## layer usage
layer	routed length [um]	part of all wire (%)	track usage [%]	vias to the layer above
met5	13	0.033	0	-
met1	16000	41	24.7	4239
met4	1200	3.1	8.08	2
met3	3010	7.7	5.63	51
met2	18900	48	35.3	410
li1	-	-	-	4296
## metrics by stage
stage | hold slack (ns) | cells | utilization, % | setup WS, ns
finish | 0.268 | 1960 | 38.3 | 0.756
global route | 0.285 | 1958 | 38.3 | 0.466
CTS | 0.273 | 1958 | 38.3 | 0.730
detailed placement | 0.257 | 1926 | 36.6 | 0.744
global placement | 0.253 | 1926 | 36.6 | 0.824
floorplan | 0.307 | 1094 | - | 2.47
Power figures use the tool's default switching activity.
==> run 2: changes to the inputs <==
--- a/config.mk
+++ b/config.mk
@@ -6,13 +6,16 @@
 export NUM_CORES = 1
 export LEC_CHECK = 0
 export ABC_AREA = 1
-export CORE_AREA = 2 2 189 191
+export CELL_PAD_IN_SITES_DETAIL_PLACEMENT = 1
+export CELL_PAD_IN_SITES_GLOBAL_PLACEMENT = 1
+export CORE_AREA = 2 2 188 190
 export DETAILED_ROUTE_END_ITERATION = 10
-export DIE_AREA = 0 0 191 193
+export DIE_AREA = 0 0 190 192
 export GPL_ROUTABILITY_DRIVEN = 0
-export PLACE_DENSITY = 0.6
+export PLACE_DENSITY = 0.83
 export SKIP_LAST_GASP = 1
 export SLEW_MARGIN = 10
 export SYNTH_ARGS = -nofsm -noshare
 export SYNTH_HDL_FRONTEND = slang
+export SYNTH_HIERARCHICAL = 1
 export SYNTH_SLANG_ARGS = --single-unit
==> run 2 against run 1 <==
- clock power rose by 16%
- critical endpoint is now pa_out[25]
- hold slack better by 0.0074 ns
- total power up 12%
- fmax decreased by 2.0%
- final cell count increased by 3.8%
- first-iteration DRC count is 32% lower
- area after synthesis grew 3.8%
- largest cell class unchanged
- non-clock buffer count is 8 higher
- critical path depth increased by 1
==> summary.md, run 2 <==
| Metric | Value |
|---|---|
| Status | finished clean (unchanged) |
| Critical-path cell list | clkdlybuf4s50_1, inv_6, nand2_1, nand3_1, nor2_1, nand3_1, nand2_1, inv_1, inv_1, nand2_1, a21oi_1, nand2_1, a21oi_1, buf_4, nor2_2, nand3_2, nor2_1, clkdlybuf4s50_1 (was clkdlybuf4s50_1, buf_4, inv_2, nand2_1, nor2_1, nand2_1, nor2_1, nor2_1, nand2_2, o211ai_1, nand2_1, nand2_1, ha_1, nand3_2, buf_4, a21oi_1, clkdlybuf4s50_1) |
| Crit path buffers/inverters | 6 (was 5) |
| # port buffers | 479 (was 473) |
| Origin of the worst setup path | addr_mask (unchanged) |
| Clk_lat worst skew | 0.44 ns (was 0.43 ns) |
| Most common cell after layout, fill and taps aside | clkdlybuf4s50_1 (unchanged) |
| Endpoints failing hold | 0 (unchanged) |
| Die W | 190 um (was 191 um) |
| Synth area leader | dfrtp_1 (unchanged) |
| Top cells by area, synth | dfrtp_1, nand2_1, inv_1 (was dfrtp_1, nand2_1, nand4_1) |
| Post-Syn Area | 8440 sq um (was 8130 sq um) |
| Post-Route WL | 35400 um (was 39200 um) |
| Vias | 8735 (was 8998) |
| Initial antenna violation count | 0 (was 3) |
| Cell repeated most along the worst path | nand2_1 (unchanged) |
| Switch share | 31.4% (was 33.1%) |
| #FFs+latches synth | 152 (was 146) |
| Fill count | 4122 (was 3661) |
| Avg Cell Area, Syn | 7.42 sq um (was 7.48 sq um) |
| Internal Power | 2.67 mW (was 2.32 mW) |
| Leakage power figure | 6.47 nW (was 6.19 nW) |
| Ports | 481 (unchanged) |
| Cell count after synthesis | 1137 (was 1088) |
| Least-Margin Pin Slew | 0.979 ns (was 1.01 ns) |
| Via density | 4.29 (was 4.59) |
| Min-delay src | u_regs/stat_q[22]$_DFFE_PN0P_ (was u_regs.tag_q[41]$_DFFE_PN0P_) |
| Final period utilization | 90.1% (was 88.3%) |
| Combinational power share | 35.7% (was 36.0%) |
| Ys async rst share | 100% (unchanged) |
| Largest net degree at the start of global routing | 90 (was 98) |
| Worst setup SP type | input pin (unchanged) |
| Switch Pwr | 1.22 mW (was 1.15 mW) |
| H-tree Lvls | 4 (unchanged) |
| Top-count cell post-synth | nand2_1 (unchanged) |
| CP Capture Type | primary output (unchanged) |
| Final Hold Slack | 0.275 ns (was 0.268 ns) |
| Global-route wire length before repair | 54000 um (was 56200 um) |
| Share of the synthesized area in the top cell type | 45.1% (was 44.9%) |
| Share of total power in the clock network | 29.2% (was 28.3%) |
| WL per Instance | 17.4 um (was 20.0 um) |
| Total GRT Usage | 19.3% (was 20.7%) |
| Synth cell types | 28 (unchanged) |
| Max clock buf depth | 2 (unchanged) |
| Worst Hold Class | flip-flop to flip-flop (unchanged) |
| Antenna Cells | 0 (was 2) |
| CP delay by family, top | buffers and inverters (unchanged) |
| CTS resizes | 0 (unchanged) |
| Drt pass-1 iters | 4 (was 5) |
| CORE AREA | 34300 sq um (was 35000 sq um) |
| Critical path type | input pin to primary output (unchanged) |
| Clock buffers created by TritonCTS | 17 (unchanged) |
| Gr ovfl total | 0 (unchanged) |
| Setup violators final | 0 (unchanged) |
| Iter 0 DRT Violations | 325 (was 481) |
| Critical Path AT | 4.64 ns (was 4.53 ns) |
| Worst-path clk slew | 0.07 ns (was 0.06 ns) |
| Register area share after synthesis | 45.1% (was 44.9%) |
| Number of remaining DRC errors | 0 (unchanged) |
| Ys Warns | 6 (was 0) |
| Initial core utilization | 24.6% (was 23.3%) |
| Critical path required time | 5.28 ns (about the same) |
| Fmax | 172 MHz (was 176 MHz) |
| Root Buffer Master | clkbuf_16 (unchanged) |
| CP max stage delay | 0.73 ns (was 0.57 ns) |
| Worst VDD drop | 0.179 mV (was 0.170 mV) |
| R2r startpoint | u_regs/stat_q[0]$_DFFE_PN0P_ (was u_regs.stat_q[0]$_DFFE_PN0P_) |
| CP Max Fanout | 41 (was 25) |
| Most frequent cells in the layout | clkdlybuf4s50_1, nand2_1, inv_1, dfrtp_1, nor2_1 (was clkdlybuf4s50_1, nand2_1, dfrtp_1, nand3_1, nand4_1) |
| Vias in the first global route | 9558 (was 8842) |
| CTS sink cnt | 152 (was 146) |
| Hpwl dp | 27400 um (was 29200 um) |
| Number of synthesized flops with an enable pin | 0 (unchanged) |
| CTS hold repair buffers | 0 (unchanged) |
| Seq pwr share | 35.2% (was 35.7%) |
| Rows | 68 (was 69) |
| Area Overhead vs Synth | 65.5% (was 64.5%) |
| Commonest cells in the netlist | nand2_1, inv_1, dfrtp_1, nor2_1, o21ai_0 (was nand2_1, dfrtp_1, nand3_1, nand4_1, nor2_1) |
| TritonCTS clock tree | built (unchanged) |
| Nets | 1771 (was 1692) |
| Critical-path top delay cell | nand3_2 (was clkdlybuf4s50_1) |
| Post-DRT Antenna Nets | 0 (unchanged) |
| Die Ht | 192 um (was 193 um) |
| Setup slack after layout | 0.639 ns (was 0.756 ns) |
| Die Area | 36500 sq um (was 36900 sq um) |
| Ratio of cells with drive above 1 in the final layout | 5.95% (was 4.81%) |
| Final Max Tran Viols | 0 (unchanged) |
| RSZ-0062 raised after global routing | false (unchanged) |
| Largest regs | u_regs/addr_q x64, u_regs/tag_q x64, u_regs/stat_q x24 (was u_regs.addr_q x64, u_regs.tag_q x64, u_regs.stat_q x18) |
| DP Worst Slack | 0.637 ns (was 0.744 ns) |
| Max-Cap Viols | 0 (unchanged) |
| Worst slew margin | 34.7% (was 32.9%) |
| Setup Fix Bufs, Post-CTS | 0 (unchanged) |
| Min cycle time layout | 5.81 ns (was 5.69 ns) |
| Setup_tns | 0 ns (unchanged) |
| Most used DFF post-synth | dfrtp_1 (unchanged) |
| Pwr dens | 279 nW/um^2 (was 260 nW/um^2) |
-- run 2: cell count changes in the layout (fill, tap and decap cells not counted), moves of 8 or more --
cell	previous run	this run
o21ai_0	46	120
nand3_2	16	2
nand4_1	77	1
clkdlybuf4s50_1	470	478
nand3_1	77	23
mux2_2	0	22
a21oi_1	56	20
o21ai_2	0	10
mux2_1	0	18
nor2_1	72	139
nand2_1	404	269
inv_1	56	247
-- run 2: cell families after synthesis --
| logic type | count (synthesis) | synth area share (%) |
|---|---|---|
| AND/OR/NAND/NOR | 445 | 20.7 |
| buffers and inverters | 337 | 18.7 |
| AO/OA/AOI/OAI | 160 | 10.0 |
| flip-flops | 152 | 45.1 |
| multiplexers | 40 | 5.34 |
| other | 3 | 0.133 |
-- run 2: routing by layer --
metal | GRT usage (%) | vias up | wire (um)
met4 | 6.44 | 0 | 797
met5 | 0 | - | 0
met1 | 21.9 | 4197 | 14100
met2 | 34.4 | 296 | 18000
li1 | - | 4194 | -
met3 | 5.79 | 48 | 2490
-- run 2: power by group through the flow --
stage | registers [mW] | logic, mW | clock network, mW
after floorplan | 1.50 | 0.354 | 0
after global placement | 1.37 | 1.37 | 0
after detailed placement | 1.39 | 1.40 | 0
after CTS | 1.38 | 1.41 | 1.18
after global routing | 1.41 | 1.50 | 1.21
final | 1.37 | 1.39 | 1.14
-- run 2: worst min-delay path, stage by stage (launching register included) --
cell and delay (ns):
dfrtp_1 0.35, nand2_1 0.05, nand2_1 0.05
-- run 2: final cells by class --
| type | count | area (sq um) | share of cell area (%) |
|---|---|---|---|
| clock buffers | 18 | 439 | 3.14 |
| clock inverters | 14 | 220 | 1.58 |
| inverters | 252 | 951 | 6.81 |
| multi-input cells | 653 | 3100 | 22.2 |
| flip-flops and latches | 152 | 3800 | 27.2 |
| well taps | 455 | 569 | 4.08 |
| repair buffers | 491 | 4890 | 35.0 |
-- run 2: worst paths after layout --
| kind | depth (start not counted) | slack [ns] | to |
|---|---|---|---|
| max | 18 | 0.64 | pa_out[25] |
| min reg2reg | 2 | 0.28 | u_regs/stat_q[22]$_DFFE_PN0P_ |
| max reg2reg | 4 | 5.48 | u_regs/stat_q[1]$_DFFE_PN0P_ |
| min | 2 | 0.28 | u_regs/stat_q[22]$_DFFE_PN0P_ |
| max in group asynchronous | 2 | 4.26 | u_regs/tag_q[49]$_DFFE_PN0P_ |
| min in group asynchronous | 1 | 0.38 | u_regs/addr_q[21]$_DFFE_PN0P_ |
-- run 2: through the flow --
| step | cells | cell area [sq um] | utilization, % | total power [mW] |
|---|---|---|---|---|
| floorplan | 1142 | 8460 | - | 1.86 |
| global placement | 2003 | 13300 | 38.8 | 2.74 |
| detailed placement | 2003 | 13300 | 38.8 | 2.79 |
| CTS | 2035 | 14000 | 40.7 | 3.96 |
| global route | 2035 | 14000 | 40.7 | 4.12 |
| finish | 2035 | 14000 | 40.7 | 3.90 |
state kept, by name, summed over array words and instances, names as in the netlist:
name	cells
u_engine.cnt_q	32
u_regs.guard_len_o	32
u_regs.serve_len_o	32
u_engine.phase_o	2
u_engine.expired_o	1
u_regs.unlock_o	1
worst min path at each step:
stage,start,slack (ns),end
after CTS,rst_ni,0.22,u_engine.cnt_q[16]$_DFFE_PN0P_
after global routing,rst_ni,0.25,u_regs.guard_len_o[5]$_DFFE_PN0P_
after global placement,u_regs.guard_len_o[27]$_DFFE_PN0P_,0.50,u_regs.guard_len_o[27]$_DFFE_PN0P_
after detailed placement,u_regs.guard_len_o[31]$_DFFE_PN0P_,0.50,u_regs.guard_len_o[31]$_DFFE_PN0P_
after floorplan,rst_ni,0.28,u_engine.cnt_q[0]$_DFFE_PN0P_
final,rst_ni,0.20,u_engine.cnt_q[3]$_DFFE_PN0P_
==> config.mk <==
export PLATFORM = sky130hd
export DESIGN_NAME = pack_dma_chan
export DESIGN_NICKNAME = d
export VERILOG_FILES = /design/src/rtl/pdc_pkg.sv /design/src/rtl/pdc_fifo.sv /design/src/rtl/pdc_unpack.sv /design/src/rtl/pdc_pack.sv /design/src/rtl/pack_dma_chan.sv
export SDC_FILE = /design/constraint.sdc
export NUM_CORES = 2
export LEC_CHECK = 0
export ABC_AREA = 0
export BUFFER_PORTS_ARGS = -buffer_cell sky130_fd_sc_hd__buf_2
export CORE_MARGIN = 10
export CORE_UTILIZATION = 50
export DETAILED_ROUTE_END_ITERATION = 12
export PLACE_DENSITY = 0.63
export SLEW_MARGIN = 25
export SYNTH_ARGS = -nofsm -noshare
export SYNTH_HDL_FRONTEND = slang
export SYNTH_SLANG_ARGS = --single-unit
==> constraint.sdc <==
create_clock -name clk -period 5.2 [get_ports clk]
set_input_delay 0.26 -clock clk [delete_from_list [all_inputs] [get_ports clk]]
set_output_delay 0.26 -clock clk [all_outputs]
set_load 0.005 [all_outputs]
==> src/rtl/pdc_pkg.sv <==
package pdc_pkg;
  localparam int BUS_W  = 32;
  localparam int ADDR_W = 5;

  localparam logic [ADDR_W-1:0] OFS_CTRL  = 5'h00;
  localparam logic [ADDR_W-1:0] OFS_CLEAR = 5'h04;
  localparam logic [ADDR_W-1:0] OFS_STAT  = 5'h08;
  localparam logic [ADDR_W-1:0] OFS_TXD   = 5'h0C;
  localparam logic [ADDR_W-1:0] OFS_RXD   = 5'h10;

  typedef enum logic [1:0] {
    PK_NONE = 2'd0,
    PK_RSV  = 2'd1,
    PK_BYTE = 2'd2,
    PK_HALF = 2'd3
  } pack_mode_e;

  typedef struct packed {
    logic       tx_en;
    logic       rx_en;
    logic       loopback;
    logic [7:0] tx_thr;
    logic [7:0] rx_thr;
    logic       tx_pk_en;
    pack_mode_e tx_pk;
    logic       rx_pk_en;
    pack_mode_e rx_pk;
  } ctrl_t;

  function automatic ctrl_t word_to_ctrl(input logic [BUS_W-1:0] w);
    ctrl_t c;
    c.tx_en    = w[31];
    c.rx_en    = w[30];
    c.loopback = w[29];
    c.tx_thr   = w[23:16];
    c.rx_thr   = w[15:8];
    c.tx_pk_en = w[6];
    c.tx_pk    = pack_mode_e'(w[5:4]);
    c.rx_pk_en = w[2];
    c.rx_pk    = pack_mode_e'(w[1:0]);
    return c;
  endfunction

  function automatic logic [BUS_W-1:0] ctrl_to_word(input ctrl_t c);
    logic [BUS_W-1:0] w;
    w        = '0;
    w[31]    = c.tx_en;
    w[30]    = c.rx_en;
    w[29]    = c.loopback;
    w[23:16] = c.tx_thr;
    w[15:8]  = c.rx_thr;
    w[6]     = c.tx_pk_en;
    w[5:4]   = c.tx_pk;
    w[2]     = c.rx_pk_en;
    w[1:0]   = c.rx_pk;
    return w;
  endfunction

  // Index of the last sample lane in a word for a given packing setting.
  function automatic logic [1:0] last_lane(input logic en, input pack_mode_e m);
    if (!en) return 2'd0;
    case (m)
      PK_BYTE: return 2'd3;
      PK_HALF: return 2'd1;
      default: return 2'd0;
    endcase
  endfunction
endpackage

==> src/rtl/pdc_fifo.sv <==
module pdc_fifo #(
  parameter int DEPTH = 16,
  parameter int W     = 32,
  localparam int AW   = $clog2(DEPTH),
  localparam int CW   = AW + 1
) (
  input  logic          clk,
  input  logic          rst,
  input  logic          flush,
  input  logic          push,
  input  logic [W-1:0]  wdata,
  input  logic          pop,
  output logic [W-1:0]  rdata,
  output logic [CW-1:0] count,
  output logic          full,
  output logic          empty
);
  logic [W-1:0]  mem [DEPTH];
  logic [AW-1:0] wr_ptr, rd_ptr;
  logic          wr_ok, rd_ok;

  assign full  = (count == CW'(DEPTH));
  assign empty = (count == '0);
  assign wr_ok = push && !full && !flush;
  assign rd_ok = pop && !empty && !flush;

  always_ff @(posedge clk) begin
    if (wr_ok) mem[wr_ptr] <= wdata;
  end

  always_ff @(posedge clk) begin
    if (rst)        rdata <= '0;
    else if (rd_ok) rdata <= mem[rd_ptr];
  end

  always_ff @(posedge clk) begin
    if (rst || flush) begin
      wr_ptr <= '0;
      rd_ptr <= '0;
      count  <= '0;
    end else begin
      if (wr_ok) wr_ptr <= wr_ptr + 1'b1;
      if (rd_ok) rd_ptr <= rd_ptr + 1'b1;
      case ({wr_ok, rd_ok})
        2'b10:   count <= count + 1'b1;
        2'b01:   count <= count - 1'b1;
        default: count <= count;
      endcase
    end
  end

  p_count_bound_r7: assert property (@(posedge clk) disable iff (rst)
    count <= CW'(DEPTH));
  p_no_overflow_r10: assert property (@(posedge clk) disable iff (rst)
    (push && full && !pop && !flush) |=> (count == $past(count)));
  p_flush_empty_r9: assert property (@(posedge clk) disable iff (rst)
    flush |=> empty);
endmodule

==> src/rtl/pdc_unpack.sv <==
module pdc_unpack
  import pdc_pkg::*;
(
  input  logic             clk,
  input  logic             rst,
  input  logic             flush,
  input  logic             enable,
  input  logic             pk_en,
  input  pack_mode_e       pk_mode,
  input  logic             fifo_empty,
  output logic             fifo_pop,
  input  logic [BUS_W-1:0] fifo_rdata,
  output logic             out_valid,
  input  logic             out_ready,
  output logic [BUS_W-1:0] out_data
);
  logic             hold_v, fetch_p;
  logic [BUS_W-1:0] hold_w;
  logic [1:0]       idx, last;
  logic             fire;

  assign last      = last_lane(pk_en, pk_mode);
  assign fifo_pop  = enable && !hold_v && !fetch_p && !fifo_empty && !flush;
  assign out_valid = hold_v && enable && !flush;
  assign fire      = out_valid && out_ready;

  always_comb begin
    if (!pk_en)
      out_data = hold_w;
    else if (pk_mode == PK_BYTE)
      out_data = {24'b0, hold_w[{idx, 3'b000} +: 8]};
    else if (pk_mode == PK_HALF)
      out_data = {16'b0, hold_w[{idx[0], 4'b0000} +: 16]};
    else
      out_data = hold_w;
  end

  always_ff @(posedge clk) begin
    if (rst || flush) begin
      hold_v  <= 1'b0;
      fetch_p <= 1'b0;
      idx     <= '0;
      hold_w  <= '0;
    end else begin
      if (fifo_pop) fetch_p <= 1'b1;
      if (fetch_p) begin
        fetch_p <= 1'b0;
        hold_v  <= 1'b1;
        hold_w  <= fifo_rdata;
        idx     <= '0;
      end else if (fire) begin
        if (idx >= last) hold_v <= 1'b0;
        else             idx    <= idx + 1'b1;
      end
    end
  end

  p_stall_hold_r3: assert property (@(posedge clk) disable iff (rst)
    (out_valid && !out_ready) |=> $stable(out_data));
endmodule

### Exercise goal
Both the line containing "(was 88.3%) |" and the line containing "0.268 ns) |" belong in the answer. Print them and every line above that falls between them exactly, and no others.

### Response box
| Final period utilization | 90.1% (was 88.3%) |
| Combinational power share | 35.7% (was 36.0%) |
| Ys async rst share | 100% (unchanged) |
| Largest net degree at the start of global routing | 90 (was 98) |
| Worst setup SP type | input pin (unchanged) |
| Switch Pwr | 1.22 mW (was 1.15 mW) |
| H-tree Lvls | 4 (unchanged) |
| Top-count cell post-synth | nand2_1 (unchanged) |
| CP Capture Type | primary output (unchanged) |
| Final Hold Slack | 0.275 ns (was 0.268 ns) |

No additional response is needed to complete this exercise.